My first foray into the unique world of Octavia Butler's imagination does not disappoint. Terrify, yes, and fascinate in an almost grotesque way, but it's oh so worth it. It is also a good example of speculative fiction and what you can do with it.
For over three thousand years Doro has wandered the Earth, gathering together those born special, with latent potential or abilities, usually mental, that can endanger themselves or others. Born human, Doro died during his own "transition" as a boy, yet cannot be killed. He is a kind of spirit, a demon it seems to me, inhabiting one body after another. He kills effortlessly and usually without a care. Because he is not the body he inhabits, he is impossible to kill. And he is lonely. Part of his aim in collecting these people is to create someone who will stay with him, or a community of them. He breeds them, and they worship him like a god. (Imagine the poor misfits of Obernewtyn brought together for such purposes... isn't it horrible?)
In 1690 he is in Africa, collecting slaves with special abilities, when he senses the presence of a Wild Seed: a person with great ability who has known too much freedom. He tracks down Anyanwu, a beautiful woman who is immortal and over three hundred years old: she never ages unless she wills it, for she has complete control over her body. She can heal herself of almost anything, and can change her body completely into any animal or bird. Doro sees great potential in her, and by threatening her descendents and promising her long-lived children, gets her to willingly accompany him back to one of his settlements in New York.

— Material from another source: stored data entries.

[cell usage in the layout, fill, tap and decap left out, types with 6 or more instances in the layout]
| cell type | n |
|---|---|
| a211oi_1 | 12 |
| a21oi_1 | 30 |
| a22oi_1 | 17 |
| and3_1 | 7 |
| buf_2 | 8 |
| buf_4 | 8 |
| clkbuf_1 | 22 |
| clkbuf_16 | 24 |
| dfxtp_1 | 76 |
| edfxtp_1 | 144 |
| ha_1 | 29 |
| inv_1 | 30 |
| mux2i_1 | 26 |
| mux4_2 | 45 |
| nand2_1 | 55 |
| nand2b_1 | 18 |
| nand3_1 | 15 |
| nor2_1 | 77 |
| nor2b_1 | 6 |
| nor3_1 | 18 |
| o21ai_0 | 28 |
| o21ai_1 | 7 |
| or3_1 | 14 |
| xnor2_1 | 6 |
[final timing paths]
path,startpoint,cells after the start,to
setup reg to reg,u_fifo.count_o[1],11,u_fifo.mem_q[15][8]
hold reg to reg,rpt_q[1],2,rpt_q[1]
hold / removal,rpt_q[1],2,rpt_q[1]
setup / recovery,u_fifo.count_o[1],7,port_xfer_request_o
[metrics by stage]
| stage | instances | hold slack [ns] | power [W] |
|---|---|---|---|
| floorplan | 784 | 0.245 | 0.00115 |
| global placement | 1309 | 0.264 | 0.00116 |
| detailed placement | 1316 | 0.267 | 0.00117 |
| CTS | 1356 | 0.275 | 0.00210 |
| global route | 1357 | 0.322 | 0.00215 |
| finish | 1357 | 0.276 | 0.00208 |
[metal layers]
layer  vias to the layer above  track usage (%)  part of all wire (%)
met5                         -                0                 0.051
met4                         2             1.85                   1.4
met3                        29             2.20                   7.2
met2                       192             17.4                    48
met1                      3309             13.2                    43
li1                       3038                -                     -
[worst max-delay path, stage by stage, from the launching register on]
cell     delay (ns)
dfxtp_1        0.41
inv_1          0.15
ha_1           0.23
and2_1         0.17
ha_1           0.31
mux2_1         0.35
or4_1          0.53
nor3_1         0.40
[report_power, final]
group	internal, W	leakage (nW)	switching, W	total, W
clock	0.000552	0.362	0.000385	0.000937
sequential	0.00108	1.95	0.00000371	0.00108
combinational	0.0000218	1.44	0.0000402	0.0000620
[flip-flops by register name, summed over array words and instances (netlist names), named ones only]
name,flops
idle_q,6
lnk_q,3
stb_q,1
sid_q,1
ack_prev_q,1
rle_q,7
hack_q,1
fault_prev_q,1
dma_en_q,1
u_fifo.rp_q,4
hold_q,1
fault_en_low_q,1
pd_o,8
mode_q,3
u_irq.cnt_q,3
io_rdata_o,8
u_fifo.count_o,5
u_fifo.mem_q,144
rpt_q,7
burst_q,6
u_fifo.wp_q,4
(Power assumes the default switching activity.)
$ cat config.mk
export PLATFORM = sky130hd
export DESIGN_NAME = aiacl_matcher
export DESIGN_NICKNAME = d
export VERILOG_FILES = /design/src/verilog/aiacl_pkg.sv /design/src/verilog/aiacl_frame_parser.sv /design/src/verilog/aiacl_ace_eval.sv /design/src/verilog/aiacl_matcher.sv
export VERILOG_INCLUDE_DIRS = /design/src /design/src/verilog
export SDC_FILE = /design/constraint.sdc
export NUM_CORES = 1
export LEC_CHECK = 0
export BUFFER_PORTS_ARGS = -buffer_cell sky130_fd_sc_hd__buf_4
export CORE_ASPECT_RATIO = 0.7
export CORE_MARGIN = 1.5
export CORE_UTILIZATION = 62
export DETAILED_ROUTE_END_ITERATION = 8
export PLACE_DENSITY = 0.8
export REMOVE_ABC_BUFFERS = 1
export SYNTH_ARGS = -nofsm -noshare
export SYNTH_HDL_FRONTEND = slang
export SYNTH_SLANG_ARGS = --single-unit
$ cat constraint.sdc
create_clock -name hclk -period 3.73 [get_ports hclk]
set_input_delay 0.373 -clock hclk [delete_from_list [all_inputs] [get_ports hclk]]
set_output_delay 0.373 -clock hclk [all_outputs]
set_load 0.02 [all_outputs]
$ cat src/verilog/aiacl_regs.svh
// register offsets, field positions, reset values and frame constants
`ifndef AIACL_REGS_SVH
`define AIACL_REGS_SVH
// What this block does
// - Sender check: 1 needs an ARP frame whose SHA equals the source MAC, 0 needs them to differ, any skips it.
// - Target check: 1 needs a RARP frame whose THA equals the source MAC, 0 needs them to differ, any skips it.
// - Length check: qualifying is HLN 0x06 and PLN 0x04; 1 needs it, 0 needs its absence, any skips it.
// - Hardware-space check: 1 needs HRD equal to 1, 0 forbids it, any skips it.
// - Protocol-space check: 1 needs PRO equal to 0x800, 0 forbids it, any skips it.
// - ICMP type test is either ignored or needs the type to equal a set value 0 to 255.
// - ICMP code test is either ignored or needs the code to equal a set value 0 to 255.
// - Source port test has three modes: any, specific and range.
// - Specific mode needs the 16-bit source port to equal the set value.
// - Range mode needs the source port to lie between the two set bounds.
`define AIACL_ARP_CTRL_OFS 8'h00
`define AIACL_ICMP_CTRL_OFS 8'h04
`define AIACL_PORT_CTRL_OFS 8'h08
`define AIACL_PORT_BOUND_OFS 8'h0C
`define AIACL_STATUS_OFS 8'h10
`define AIACL_FRAME_CNT_OFS 8'h14
`define AIACL_HIT_CNT_OFS 8'h18
`define AIACL_SND_LSB 0
`define AIACL_RTG_LSB 2
`define AIACL_LEN_LSB 4
`define AIACL_HRD_LSB 6
`define AIACL_PRO_LSB 8
`define AIACL_TYPE_EN_BIT 0
`define AIACL_CODE_EN_BIT 1
`define AIACL_TYPE_LSB 8
`define AIACL_CODE_LSB 16
`define AIACL_LO_LSB 0
`define AIACL_HI_LSB 16
`define AIACL_ARP_CTRL_RST 32'h0000_02AA
`define AIACL_ICMP_CTRL_RST 32'h0000_0000
`define AIACL_PORT_CTRL_RST 32'h0000_0000
`define AIACL_PORT_BOUND_RST 32'hFFFF_0000
`define AIACL_ET_ARP 16'h0806
`define AIACL_ET_RARP 16'h8035
`define AIACL_ET_IPV4 16'h0800
`define AIACL_HRD_ETH 16'h0001
`define AIACL_PRO_IP 16'h0800
`define AIACL_HLN_ETH 8'h06
`define AIACL_PLN_IP 8'h04
`define AIACL_IP_VER4 4'h4
`define AIACL_PROTO_ICMP 8'h01
`define AIACL_PROTO_TCP 8'h06
`define AIACL_PROTO_UDP 8'h11
`define AIACL_SRC_FIRST 11'h006
`define AIACL_SRC_LAST 11'h00B
`define AIACL_ET_FIRST 11'h00C
`define AIACL_ET_LAST 11'h00D
`define AIACL_L3_FIRST 11'h00E
`define AIACL_HRD_LAST 11'h00F
`define AIACL_PRO_FIRST 11'h010
`define AIACL_PRO_LAST 11'h011
`define AIACL_HLN_OFS 11'h012
`define AIACL_PLN_OFS 11'h013
`define AIACL_SHA_FIRST 11'h016
`define AIACL_SHA_LAST 11'h01B
`define AIACL_IPPROTO_OFS 11'h017
`define AIACL_THA_FIRST 11'h020
`define AIACL_THA_LAST 11'h025
`define AIACL_CNT_MAX 11'h7FF
`endif

$ cat src/verilog/aiacl_pkg.sv
// types shared by the entry matcher
package aiacl_pkg;
  typedef enum logic [1:0] {
    AIACL_TS_NE = 2'b00,
    AIACL_TS_EQ = 2'b01,
    AIACL_TS_ANY = 2'b10
  } aiacl_tri_t;
  typedef enum logic [1:0] {
    AIACL_PM_ANY = 2'b00,
    AIACL_PM_SPEC = 2'b01,
    AIACL_PM_RANGE = 2'b10
  } aiacl_pmode_t;
  typedef enum logic [0:0] {
    AIACL_PS_IDLE = 1'b0,
    AIACL_PS_BODY = 1'b1
  } aiacl_pstate_t;
endpackage : aiacl_pkg

$ cat src/verilog/aiacl_frame_parser.sv
// header field capture from the received byte stream
`timescale 1ns/10ps
`include "aiacl_regs.svh"
module aiacl_frame_parser (
  // clock and reset
  input wire logic hclk,
  input wire logic hresetn,
  // received bytes
  input wire logic rx_valid,
  input wire logic rx_sof,
  input wire logic rx_eof,
  input wire logic [7:0] rx_data,
  // captured fields
  output logic [47:0] frame_source_mac,
  output logic [47:0] sha,
  output logic [47:0] tha,
  output logic [15:0] ethertype,
  output logic [15:0] hrd,
  output logic [15:0] pro,
  output logic [7:0] hln,
  output logic [7:0] pln,
  output logic [7:0] ver_ihl,
  output logic [7:0] ip_proto,
  output logic [15:0] l4_word,
  output logic arp_ok,
  output logic l4_ok,
  output logic done
);
  aiacl_pkg::aiacl_pstate_t st_q, st_d;
  logic [10:0] cnt_q, cnt_d, idx, l4s;
  logic [47:0] src_q, src_d, sha_q, sha_d, tha_q, tha_d;
  logic [15:0] et_q, et_d, hrd_q, hrd_d, pro_q, pro_d, l4_q, l4_d;
  logic [7:0] hln_q, hln_d, pln_q, pln_d, vihl_q, vihl_d, prot_q, prot_d;
  logic aok_q, aok_d, lok_q, lok_d, done_q, done_d, take;

  // bytes outside a frame are dropped
  assign take = rx_valid && (rx_sof || st_q == aiacl_pkg::AIACL_PS_BODY);
  assign idx = rx_sof ? 11'h000 : cnt_q;
  // transport header starts after the variable ip header
  assign l4s = `AIACL_L3_FIRST + {5'h00, vihl_q[3:0], 2'b00};

  always_comb begin
    st_d = st_q;
    cnt_d = cnt_q;
    src_d = src_q;
    sha_d = sha_q;
    tha_d = tha_q;
    et_d = et_q;
    hrd_d = hrd_q;
    pro_d = pro_q;
    l4_d = l4_q;
    hln_d = hln_q;
    pln_d = pln_q;
    vihl_d = vihl_q;
    prot_d = prot_q;
    aok_d = aok_q && !(rx_valid && rx_sof);
    lok_d = lok_q && !(rx_valid && rx_sof);
    done_d = 1'b0;
    if (take) begin
      cnt_d = (idx == `AIACL_CNT_MAX) ? idx : idx + 11'h001;
      st_d = rx_eof ? aiacl_pkg::AIACL_PS_IDLE : aiacl_pkg::AIACL_PS_BODY;
      done_d = rx_eof;
      // standard field positions, untagged frames
      if (idx >= `AIACL_SRC_FIRST && idx <= `AIACL_SRC_LAST) src_d = {src_q[39:0], rx_data};
      if (idx >= `AIACL_ET_FIRST && idx <= `AIACL_ET_LAST) et_d = {et_q[7:0], rx_data};
      if (idx >= `AIACL_L3_FIRST && idx <= `AIACL_HRD_LAST) hrd_d = {hrd_q[7:0], rx_data};
      if (idx >= `AIACL_PRO_FIRST && idx <= `AIACL_PRO_LAST) pro_d = {pro_q[7:0], rx_data};
      if (idx >= `AIACL_SHA_FIRST && idx <= `AIACL_SHA_LAST) sha_d = {sha_q[39:0], rx_data};
      if (idx >= `AIACL_THA_FIRST && idx <= `AIACL_THA_LAST) tha_d = {tha_q[39:0], rx_data};
      if (idx == `AIACL_L3_FIRST) vihl_d = rx_data;
      if (idx == `AIACL_HLN_OFS) hln_d = rx_data;
      if (idx == `AIACL_PLN_OFS) pln_d = rx_data;
      if (idx == `AIACL_IPPROTO_OFS) prot_d = rx_data;
      if (idx == `AIACL_THA_LAST) aok_d = 1'b1;
      if (idx > `AIACL_L3_FIRST && idx == l4s) l4_d = {rx_data, l4_q[7:0]};
      if (idx > `AIACL_L3_FIRST && idx == l4s + 11'h001) begin
        l4_d = {l4_q[15:8], rx_data};
        lok_d = 1'b1;
      end
    end
  end

  always_ff @(posedge hclk or negedge hresetn) begin
    if (!hresetn) begin
      st_q <= aiacl_pkg::AIACL_PS_IDLE;
      cnt_q <= 11'h000;
      src_q <= 48'h0;
      sha_q <= 48'h0;
      tha_q <= 48'h0;
      et_q <= 16'h0;
      hrd_q <= 16'h0;
      pro_q <= 16'h0;
      l4_q <= 16'h0;
      hln_q <= 8'h00;
      pln_q <= 8'h00;
      vihl_q <= 8'h00;
      prot_q <= 8'h00;
      aok_q <= 1'b0;
      lok_q <= 1'b0;
      done_q <= 1'b0;
    end else begin
      st_q <= st_d;
      cnt_q <= cnt_d;
      src_q <= src_d;
      sha_q <= sha_d;
      tha_q <= tha_d;
      et_q <= et_d;
      hrd_q <= hrd_d;
      pro_q <= pro_d;
      l4_q <= l4_d;
      hln_q <= hln_d;
      pln_q <= pln_d;
      vihl_q <= vihl_d;
      prot_q <= prot_d;
      aok_q <= aok_d;
      lok_q <= lok_d;
      done_q <= done_d;
    end
  end

  assign frame_source_mac = src_q;
  assign sha = sha_q;
  assign tha = tha_q;
  assign ethertype = et_q;
  assign hrd = hrd_q;
  assign pro = pro_q;
  assign hln = hln_q;
  assign pln = pln_q;
  assign ver_ihl = vihl_q;
  assign ip_proto = prot_q;
  assign l4_word = l4_q;
  assign arp_ok = aok_q;
  assign l4_ok = lok_q;
  assign done = done_q;
endmodule : aiacl_frame_parser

It does not take her long to understand Doro's nature, and resist where she can. His one demand is obedience, and Anyanwu is not ready to die. His breeding program is almost as scary as Doro himself. Do you remember the character Vincent from Collateral? Cold, calm, ruthless, determined, single-minded, manipulative, implacable, threatening. That's Doro, except he's worse. He's been "alive" so long his humanity is almost entirely gone. He reminds me of what commonly terrifies us most: the idea of "never". The universe never ends. This computer I am using will never biodegrade, but will always be here, in one way or another (this is my big fear, scarier than the certainty of death to me). Humans will never stop fighting, will never agree. Doro can never be killed, can never be stopped, can never be diverted from his purpose. And because of this, he "uses" people, thinking of them only in terms of the children they can produce if mated together, even incestuously, and when they have outlived their "usefulness", he takes their body, maybe even gets more children from them while inhabiting it. Sometimes the special abilities drive a person mad, but all Doro cares about, really, is what potentially great children he can get from them. Still, "his people" are well cared for, the slaves are free, and he protects them all - mostly because he is so possessive and considers them his property far more absolutely than the slave owners, for example.
You can look at Doro and Anyanwu another way: he is manufacturing, unnatural, forceful, going against nature, while Anyanwu is highly attuned to the natural world, creating medicine and food from natural products (plants etc.), and living as a bird, as a dolphin. She can change her body so completely that she can become an old white man, and father children. Perhaps this seems unnatural, but if you think about it, she possesses all of what nature is capable of, whereas Doro can really only bring an end to life, even as he seeks to create the ultimate companion. Creation and Destruction - it's a bit black-and-white, a bit obvious, but the comparison is there to be made.
Considering how long this book has been out, it has way too many typos and other errors. At times words are doubled-up, or whole sentences and paragraphs repeated, which gets confusing. The prose, though, is deft and mostly descriptive, allowing the story to tell itself. However, especially in regards to the main characters, I often felt distant, like I was not given a decent chance to understand them. I'm not sure how well you could understand them, but I guess I was surprised at how little Anyanwu changed over the centuries, while Doro's 2nd transition, if it could be called that, happens a little too suddenly. And I never really, truly understood why Doro was doing all this. Mostly I felt thrown off track by a thought Doro has that implies he is building a kind of army of genetically-manipulated super-people, who will be no match for the weaker, ordinary humans. But this was never followed through, so maybe I read too much into it.